Paradigm shifts are associated with Thomas Kuhn’s account of scientific progress. A paradigm is an exemplar of a broad-scope theory that practitioners in a particular field admire and emulate. A field in a pre-paradigmatic state is characterized by disunity of purpose and method. A paradigm characterizes normal science: agreement on what research should be done and how. When anomalies -- problems that the theory cannot account for -- accumulate, it loses confidence and the field undergoes a crisis. A new theory emerges as paradigm that accounts for what the old one did as well as the anomalies and normal science returns until the next crisis (see THE MEANING OF SCIENCE). A well known paradigm is Darwin’s theory of evolution and so is the shift from the Newtonian to the Einsteinian paradigm.
Before the 1970s, data management was in a pre-paradigmatic state: There were only application programs and application-specific data files, the infamous redundant "islands of information". The importance of functions such as integrity, security, concurrency control, physical management, performance optimization had yet to be realized and, when it was, they were undertaken redundantly and unreliably by each and every application program, a prohibitive and costly burden that was mostly avoided altogether. This was unsustainable; inevitably, problems accumulated that produced a crisis.
What emerged was the database concept:
- Application-specific data files were replaced by "neutral" databases to eliminate redundancy and serve diverse applications concurrently.
- Some database functions were centralized in DBMSs, reducing development and maintenance burden, increasing reliability, and relieving applications to their tasks (e.g., analytics).
But the first generation hierarchic and network databases and DBMSs missed a critical ingredient of a paradigm. They were abstracted in an ad hoc manner from existing practice, diverse and proprietary, rather than based on a theoretical foundation. Attempts to fit one -- directed graph theory -- post-hoc failed and were abandoned, because it proved prohibitively complex and inflexible in practice, which triggered another crisis.
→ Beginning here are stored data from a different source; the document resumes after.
[src/rtl/div_unit.sv]
// div_unit: multi-cycle signed integer divider using a restoring shift-subtract loop.
// A start pulse in IDLE latches the operand magnitudes. RUN then resolves one
// quotient bit per cycle, and DONE posts a one-cycle result_rdy pulse.
// Optional feature macro: DIV_REMAINDER_EN adds a signed remainder output port.
module div_unit #(
  parameter int unsigned WIDTH = 32
) (
  input  logic             clock,
  input  logic             resetn,
  input  logic             ctrl_div,
  input  logic [WIDTH-1:0] operandA,
  input  logic [WIDTH-1:0] operandB,
  output logic [WIDTH-1:0] result,
  output logic             exception,
  output logic             result_rdy,
  output logic             busy
`ifdef DIV_REMAINDER_EN
  ,
  output logic [WIDTH-1:0] remainder
`endif
);

  localparam int unsigned CNT_W = (WIDTH > 1) ? $clog2(WIDTH) : 1;
  localparam logic [CNT_W-1:0] LAST_ITER = CNT_W'(WIDTH - 1);
  localparam logic [WIDTH-1:0] MIN_NEG = {1'b1, {(WIDTH-1){1'b0}}};

  typedef enum logic [1:0] {
    S_IDLE = 2'd0,
    S_RUN  = 2'd1,
    S_DONE = 2'd2
  } state_t;

  typedef enum logic [1:0] {
    EXC_NONE = 2'd0,
    EXC_DIV0 = 2'd1,
    EXC_OVF  = 2'd2
  } exc_t;

  state_t           state;
  exc_t             exc_kind;
  logic [CNT_W-1:0] cnt;
  logic [WIDTH-1:0] divisor;
  logic [WIDTH-1:0] rem;
  logic [WIDTH-1:0] quo;
  logic             sign_q;

  logic [WIDTH-1:0] a_abs_c;
  logic [WIDTH-1:0] b_abs_c;
  logic [WIDTH:0]   shift_c;
  logic [WIDTH-1:0] diff_c;
  logic             fits_c;
  logic             accept_c;
  logic             div0_c;
  logic             ovf_c;

  // Operand magnitudes, the trial subtraction and the start qualifier.
  // rem is always below divisor (at most 2^(WIDTH-1)), so the W-bit register
  // never loses a bit. The W+1-bit shift path holds the bit shifted out for
  // the compare, and the difference always fits back into W bits.
  always_comb begin
    a_abs_c  = operandA[WIDTH-1] ? (-operandA) : operandA;
    b_abs_c  = operandB[WIDTH-1] ? (-operandB) : operandB;
    shift_c  = {rem, quo[WIDTH-1]};
    fits_c   = (shift_c >= {1'b0, divisor});
    diff_c   = shift_c[WIDTH-1:0] - divisor;
    accept_c = (state == S_IDLE) && !busy && ctrl_div;
    div0_c   = (operandB == '0);
    ovf_c    = (operandA == MIN_NEG) && (operandB == '1);
  end

  // Control FSM, datapath iteration and registered outputs.
  always_ff @(posedge clock or negedge resetn) begin
    if (!resetn) begin
      state      <= S_IDLE;
      exc_kind   <= EXC_NONE;
      cnt        <= '0;
      divisor    <= '0;
      rem        <= '0;
      quo        <= '0;
      sign_q     <= 1'b0;
      result     <= '0;
      exception  <= 1'b0;
      result_rdy <= 1'b0;
      busy       <= 1'b0;
    end else begin
      case (state)
        S_IDLE: begin
          if (busy) begin
            // Cycle following the result_rdy pulse: retire the op and ignore start.
            busy       <= 1'b0;
            result_rdy <= 1'b0;
          end else if (accept_c) begin
            busy    <= 1'b1;
            quo     <= a_abs_c;
            divisor <= b_abs_c;
            rem     <= '0;
            cnt     <= '0;
            sign_q  <= operandA[WIDTH-1] ^ operandB[WIDTH-1];
            if (div0_c) begin
              exc_kind <= EXC_DIV0;
              state    <= S_DONE;
            end else if (ovf_c) begin
              exc_kind <= EXC_OVF;
              state    <= S_DONE;
            end else begin
              exc_kind <= EXC_NONE;
              state    <= S_RUN;
            end
          end
        end
        S_RUN: begin
          rem <= fits_c ? diff_c : shift_c[WIDTH-1:0];
          quo <= {quo[WIDTH-2:0], fits_c};
          cnt <= cnt + CNT_W'(1);
          if (cnt == LAST_ITER) begin
            state <= S_DONE;
          end
        end
        S_DONE: begin
          result_rdy <= 1'b1;
          state      <= S_IDLE;
          case (exc_kind)
            EXC_DIV0: begin
              result    <= '0;
              exception <= 1'b1;
            end
            EXC_OVF: begin
              result    <= MIN_NEG;
              exception <= 1'b1;
            end
            default: begin
              result    <= sign_q ? (-quo) : quo;
              exception <= 1'b0;
            end
          endcase
        end
        default: begin
          state <= S_IDLE;
        end
      endcase
    end
  end

`ifdef DIV_REMAINDER_EN
  logic sign_r;

  // Remainder carries the dividend's sign and is zero for exceptional ops.
  always_ff @(posedge clock or negedge resetn) begin
    if (!resetn) begin
      sign_r    <= 1'b0;
      remainder <= '0;
    end else begin
      if (accept_c) begin
        sign_r <= operandA[WIDTH-1];
      end
      if (state == S_DONE) begin
        if (exc_kind == EXC_NONE) begin
          remainder <= sign_r ? (-rem) : rem;
        end else begin
          remainder <= '0;
        end
      end
    end
  end
`else
  // Remainder output and its sign fix-up are not built; the quotient path is unchanged.
`endif

endmodule
`src/rtl/irrigation_zone_ctrl.sv`:
```
// Round-robin multi-zone irrigation sequencer: one valve plus the shared pump at a time.
// Define IRR_SOAK_EN to add a SOAK_CYCLES dwell (valves closed) after each watering.
module irrigation_zone_ctrl #(
    parameter int unsigned ZONES       = 4,
    parameter int unsigned SENSE_W     = 8,
    parameter int unsigned TIME_W      = 8,
    parameter int unsigned SOAK_CYCLES = 16
) (
    input  logic                     clk,
    input  logic                     rst_n,
    input  logic                     enable_i,
    input  logic [ZONES*SENSE_W-1:0] m_sense_i,
    input  logic [SENSE_W-1:0]       l_sense_i,
    input  logic [SENSE_W-1:0]       l_thresh_i,
    input  logic [SENSE_W-1:0]       m_thresh_1_i,
    input  logic [SENSE_W-1:0]       m_thresh_2_i,
    input  logic [TIME_W-1:0]        water_time_i,
    output logic [ZONES-1:0]         valve_o,
    output logic                     pump_on_o,
    output logic [$clog2(ZONES)-1:0] active_zone_o,
    output logic [1:0]               state_o,
    output logic                     cycle_done_o
);

    localparam int unsigned ZW = $clog2(ZONES);

    localparam logic [1:0] StIdle  = 2'b00;
    localparam logic [1:0] StScan  = 2'b01;
    localparam logic [1:0] StWater = 2'b10;
    localparam logic [1:0] StSoak  = 2'b11;

    logic [1:0]         state_q, state_d;
    logic [TIME_W:0]    timer_q, timer_d;
    logic [ZW-1:0]      rr_q, rr_d;
    logic [ZW-1:0]      az_q, az_d;
    logic [ZONES-1:0]   valve_q, valve_d;
    logic               pump_q, pump_d;
    logic               done_q, done_d;

`ifdef IRR_SOAK_EN
    localparam int unsigned SW = $clog2(SOAK_CYCLES + 1);
    logic [SW-1:0]      soak_q, soak_d;
`endif

    logic [ZONES-1:0]   dry, vdry;
    logic [SENSE_W-1:0] m_z;
    logic               dark;
    logic               found;
    logic [ZW-1:0]      pick;
    logic [ZW:0]        idx;
    logic [TIME_W:0]    dur;

    assign dark = l_sense_i < l_thresh_i;

    always_comb begin
        dry  = '0;
        vdry = '0;
        m_z  = '0;
        for (int unsigned z = 0; z < ZONES; z++) begin
            m_z     = m_sense_i[z*SENSE_W +: SENSE_W];
            vdry[z] = m_z < m_thresh_2_i;
            dry[z]  = (m_z < m_thresh_1_i) | vdry[z];
        end
    end

    // First dry zone at or after the round-robin pointer, wrapping modulo ZONES.
    always_comb begin
        found = 1'b0;
        pick  = rr_q;
        idx   = '0;
        for (int unsigned i = 0; i < ZONES; i++) begin
            idx = {1'b0, rr_q} + (ZW+1)'(i);
            if (idx >= (ZW+1)'(ZONES)) idx = idx - (ZW+1)'(ZONES);
            if (!found && dry[idx[ZW-1:0]]) begin
                found = 1'b1;
                pick  = idx[ZW-1:0];
            end
        end
        dur = vdry[pick] ? {water_time_i, 1'b0} : {1'b0, water_time_i};
    end

    always_comb begin
        state_d = state_q;
        timer_d = timer_q;
        rr_d    = rr_q;
        az_d    = az_q;
        valve_d = valve_q;
        pump_d  = pump_q;
        done_d  = 1'b0;
`ifdef IRR_SOAK_EN
        soak_d  = soak_q;
`endif
        case (state_q)
            StIdle: begin
                if (enable_i && dark) state_d = StScan;
            end
            StScan: begin
                if (enable_i && dark && found && (dur != '0)) begin
                    state_d       = StWater;
                    az_d          = pick;
                    timer_d       = dur;
                    valve_d       = '0;
                    valve_d[pick] = 1'b1;
                    pump_d        = 1'b1;
                end else begin
                    state_d = StIdle;
                end
            end
            StWater: begin
                if (!enable_i) begin
                    state_d = StIdle;
                    timer_d = '0;
                    valve_d = '0;
                    pump_d  = 1'b0;
                end else begin
                    timer_d = timer_q - 1'b1;
                    if (timer_q == (TIME_W+1)'(1)) begin
                        valve_d = '0;
                        pump_d  = 1'b0;
                        done_d  = 1'b1;
                        rr_d    = (az_q == ZW'(ZONES - 1)) ? '0 : az_q + 1'b1;
`ifdef IRR_SOAK_EN
                        state_d = StSoak;
                        soak_d  = SW'(SOAK_CYCLES - 1);
`else
                        state_d = StScan;
`endif
                    end
                end
            end
            StSoak: begin
`ifdef IRR_SOAK_EN
                if (!enable_i) state_d = StIdle;
                else if (soak_q == '0) state_d = StScan;
                else soak_d = soak_q - 1'b1;
`else
                state_d = StIdle;
`endif
            end
            default: state_d = StIdle;
        endcase
    end

    always_ff @(posedge clk or negedge rst_n) begin
        if (!rst_n) begin
            state_q <= StIdle;
            timer_q <= '0;
            rr_q    <= '0;
            az_q    <= '0;
            valve_q <= '0;
            pump_q  <= 1'b0;
            done_q  <= 1'b0;
`ifdef IRR_SOAK_EN
            soak_q  <= '0;
`endif
        end else begin
            state_q <= state_d;
            timer_q <= timer_d;
            rr_q    <= rr_d;
            az_q    <= az_d;
            valve_q <= valve_d;
            pump_q  <= pump_d;
            done_q  <= done_d;
`ifdef IRR_SOAK_EN
            soak_q  <= soak_d;
`endif
        end
    end

    assign valve_o       = valve_q;
    assign pump_on_o     = pump_q;
    assign active_zone_o = az_q;
    assign state_o       = state_q;
    assign cycle_done_o  = done_q;

endmodule

```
The relational data model (RDM), with its dual formal foundation of first order predicate logic (FOPL) and simple set theory, put data management on a sound scientific basis. It is not by pure coincidence that the first attempt to implement the RDM -- SQL -- became the de-facto lingua franca of database management and an ANSI/ISO standard. But while even the poor relational fidelity of SQL was sufficient to render it superior to the technologies that preceded it (and it isn’t devoid of ability to support analytics applications either), SQL DBMSs fail to confer most of the core practical benefits of the RDM, first and foremost among them guaranteed logical and semantic correctness.
Unfortunately, due to lack of proper education and poor foundation knowledge, today’s data professionals in both user and vendor organizations are not familiar with the history of the field, deem SQL DBMSs relational, and do not know and appreciate the practical benefits that are missing (for examples see DatabaseDebunkings), which prevents the RDM for serving as the paradigm of normal data management and scientific progress that it inherently is. So they do not realize that most of the so-claimed new “paradigms” are essentially regressions to the old, pre-paradigmatic state of ad hoc, diverse, proprietary, application-specific technologies that are inferior to even SQL -- the very opposite of Kunian scientific progress.
Old graph DBMSs suffixed their names with /R. The “new” ones promise to deliver NoSQL capabilities, but suffix their names with QL. Some paradigm shift.